TASK PROMPT: Which lines of the data below contain "metal"? Please show them all.

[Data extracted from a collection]
--- START ---

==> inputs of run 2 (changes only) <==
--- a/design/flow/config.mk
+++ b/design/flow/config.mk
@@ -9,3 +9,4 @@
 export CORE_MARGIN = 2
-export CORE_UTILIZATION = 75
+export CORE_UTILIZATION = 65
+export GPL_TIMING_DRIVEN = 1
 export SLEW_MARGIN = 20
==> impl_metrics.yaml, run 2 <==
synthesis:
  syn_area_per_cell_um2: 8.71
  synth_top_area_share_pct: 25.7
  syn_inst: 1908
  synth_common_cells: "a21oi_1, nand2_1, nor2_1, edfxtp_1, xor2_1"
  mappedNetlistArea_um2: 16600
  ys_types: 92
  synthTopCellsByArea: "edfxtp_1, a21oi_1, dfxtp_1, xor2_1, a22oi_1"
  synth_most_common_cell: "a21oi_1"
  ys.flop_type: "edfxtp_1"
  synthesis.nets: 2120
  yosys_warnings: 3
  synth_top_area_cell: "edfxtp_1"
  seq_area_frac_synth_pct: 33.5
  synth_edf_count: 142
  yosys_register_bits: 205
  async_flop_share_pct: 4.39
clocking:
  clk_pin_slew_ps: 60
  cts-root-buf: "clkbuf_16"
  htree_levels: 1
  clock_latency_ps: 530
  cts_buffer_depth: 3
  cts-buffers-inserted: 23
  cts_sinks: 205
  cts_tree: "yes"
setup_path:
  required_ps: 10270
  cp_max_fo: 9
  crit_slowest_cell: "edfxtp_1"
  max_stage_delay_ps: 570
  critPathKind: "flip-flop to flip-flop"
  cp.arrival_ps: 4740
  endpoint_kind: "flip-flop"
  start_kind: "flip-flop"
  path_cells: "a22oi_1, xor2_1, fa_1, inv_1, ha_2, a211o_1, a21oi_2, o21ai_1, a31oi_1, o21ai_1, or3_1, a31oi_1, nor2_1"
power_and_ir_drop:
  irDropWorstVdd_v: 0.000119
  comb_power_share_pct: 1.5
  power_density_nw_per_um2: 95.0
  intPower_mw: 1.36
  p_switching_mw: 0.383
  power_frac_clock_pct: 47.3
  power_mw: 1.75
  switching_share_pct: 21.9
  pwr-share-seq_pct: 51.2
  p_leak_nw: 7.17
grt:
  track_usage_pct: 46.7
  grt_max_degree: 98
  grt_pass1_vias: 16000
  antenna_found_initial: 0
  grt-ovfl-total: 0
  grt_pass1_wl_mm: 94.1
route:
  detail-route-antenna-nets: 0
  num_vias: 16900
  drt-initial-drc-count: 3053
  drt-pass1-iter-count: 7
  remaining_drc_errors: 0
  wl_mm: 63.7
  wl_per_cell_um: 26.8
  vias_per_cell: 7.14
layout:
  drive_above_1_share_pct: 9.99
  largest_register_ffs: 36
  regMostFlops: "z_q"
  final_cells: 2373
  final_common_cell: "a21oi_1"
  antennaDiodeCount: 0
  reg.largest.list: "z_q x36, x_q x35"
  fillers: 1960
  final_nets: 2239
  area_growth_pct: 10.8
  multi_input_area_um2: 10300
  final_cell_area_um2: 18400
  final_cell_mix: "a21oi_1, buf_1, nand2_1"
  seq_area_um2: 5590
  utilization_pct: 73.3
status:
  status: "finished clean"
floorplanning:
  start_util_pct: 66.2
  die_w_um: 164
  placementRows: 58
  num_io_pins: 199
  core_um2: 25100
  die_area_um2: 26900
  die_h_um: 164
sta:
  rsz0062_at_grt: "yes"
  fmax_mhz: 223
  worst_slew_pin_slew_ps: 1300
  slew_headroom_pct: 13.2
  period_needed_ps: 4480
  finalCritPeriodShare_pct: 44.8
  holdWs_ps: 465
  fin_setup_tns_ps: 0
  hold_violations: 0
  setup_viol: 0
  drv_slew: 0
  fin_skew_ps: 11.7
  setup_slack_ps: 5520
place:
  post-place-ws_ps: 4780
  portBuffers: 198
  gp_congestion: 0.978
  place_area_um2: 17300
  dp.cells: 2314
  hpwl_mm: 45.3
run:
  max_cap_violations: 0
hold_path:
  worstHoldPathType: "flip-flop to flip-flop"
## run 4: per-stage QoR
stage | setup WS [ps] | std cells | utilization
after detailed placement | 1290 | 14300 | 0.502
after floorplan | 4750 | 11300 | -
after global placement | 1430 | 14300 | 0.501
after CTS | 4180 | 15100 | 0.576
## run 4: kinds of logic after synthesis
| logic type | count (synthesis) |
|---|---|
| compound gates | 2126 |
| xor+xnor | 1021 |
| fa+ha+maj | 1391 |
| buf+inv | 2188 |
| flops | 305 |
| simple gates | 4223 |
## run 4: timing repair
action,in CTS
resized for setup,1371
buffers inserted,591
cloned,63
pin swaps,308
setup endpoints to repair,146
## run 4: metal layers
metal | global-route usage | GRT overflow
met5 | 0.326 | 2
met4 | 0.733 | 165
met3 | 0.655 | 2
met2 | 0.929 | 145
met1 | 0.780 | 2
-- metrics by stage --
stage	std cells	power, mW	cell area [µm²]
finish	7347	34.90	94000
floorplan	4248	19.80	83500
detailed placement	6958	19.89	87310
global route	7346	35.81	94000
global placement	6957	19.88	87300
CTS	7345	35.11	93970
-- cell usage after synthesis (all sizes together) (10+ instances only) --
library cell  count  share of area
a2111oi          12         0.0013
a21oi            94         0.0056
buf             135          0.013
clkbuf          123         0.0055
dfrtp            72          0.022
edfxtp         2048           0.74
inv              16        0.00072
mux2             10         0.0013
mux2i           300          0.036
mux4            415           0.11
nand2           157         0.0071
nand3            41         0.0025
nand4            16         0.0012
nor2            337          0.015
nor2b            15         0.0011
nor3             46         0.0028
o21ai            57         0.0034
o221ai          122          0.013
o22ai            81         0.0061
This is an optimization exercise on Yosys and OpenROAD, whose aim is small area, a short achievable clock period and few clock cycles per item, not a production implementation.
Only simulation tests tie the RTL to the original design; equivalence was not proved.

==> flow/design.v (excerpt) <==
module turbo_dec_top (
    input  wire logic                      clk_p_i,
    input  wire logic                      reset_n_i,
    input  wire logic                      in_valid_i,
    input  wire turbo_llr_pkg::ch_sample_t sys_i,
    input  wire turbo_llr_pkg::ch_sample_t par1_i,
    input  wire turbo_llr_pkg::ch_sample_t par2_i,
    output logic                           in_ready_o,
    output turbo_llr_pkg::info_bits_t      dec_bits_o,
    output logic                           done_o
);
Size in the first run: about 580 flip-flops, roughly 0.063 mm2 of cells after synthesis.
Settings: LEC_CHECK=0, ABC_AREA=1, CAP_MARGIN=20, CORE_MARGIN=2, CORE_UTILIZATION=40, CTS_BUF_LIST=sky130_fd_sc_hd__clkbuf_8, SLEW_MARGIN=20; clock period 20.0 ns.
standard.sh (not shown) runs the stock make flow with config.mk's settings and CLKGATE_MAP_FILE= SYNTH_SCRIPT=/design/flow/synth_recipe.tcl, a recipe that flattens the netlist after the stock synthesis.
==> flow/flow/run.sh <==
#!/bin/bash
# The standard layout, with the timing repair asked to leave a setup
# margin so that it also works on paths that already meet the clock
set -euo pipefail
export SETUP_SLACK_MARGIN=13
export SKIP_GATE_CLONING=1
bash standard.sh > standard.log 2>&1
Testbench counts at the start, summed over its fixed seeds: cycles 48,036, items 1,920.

--- END ---
--- START ---

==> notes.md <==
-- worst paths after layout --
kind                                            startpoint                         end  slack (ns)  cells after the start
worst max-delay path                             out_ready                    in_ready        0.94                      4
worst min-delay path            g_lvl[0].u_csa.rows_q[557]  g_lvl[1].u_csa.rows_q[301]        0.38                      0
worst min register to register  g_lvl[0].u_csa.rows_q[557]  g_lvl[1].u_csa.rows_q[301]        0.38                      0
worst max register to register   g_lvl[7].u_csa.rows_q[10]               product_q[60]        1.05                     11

--- END ---

EXERCISE RESPONSE:
## run 4: metal layers
metal | global-route usage | GRT overflow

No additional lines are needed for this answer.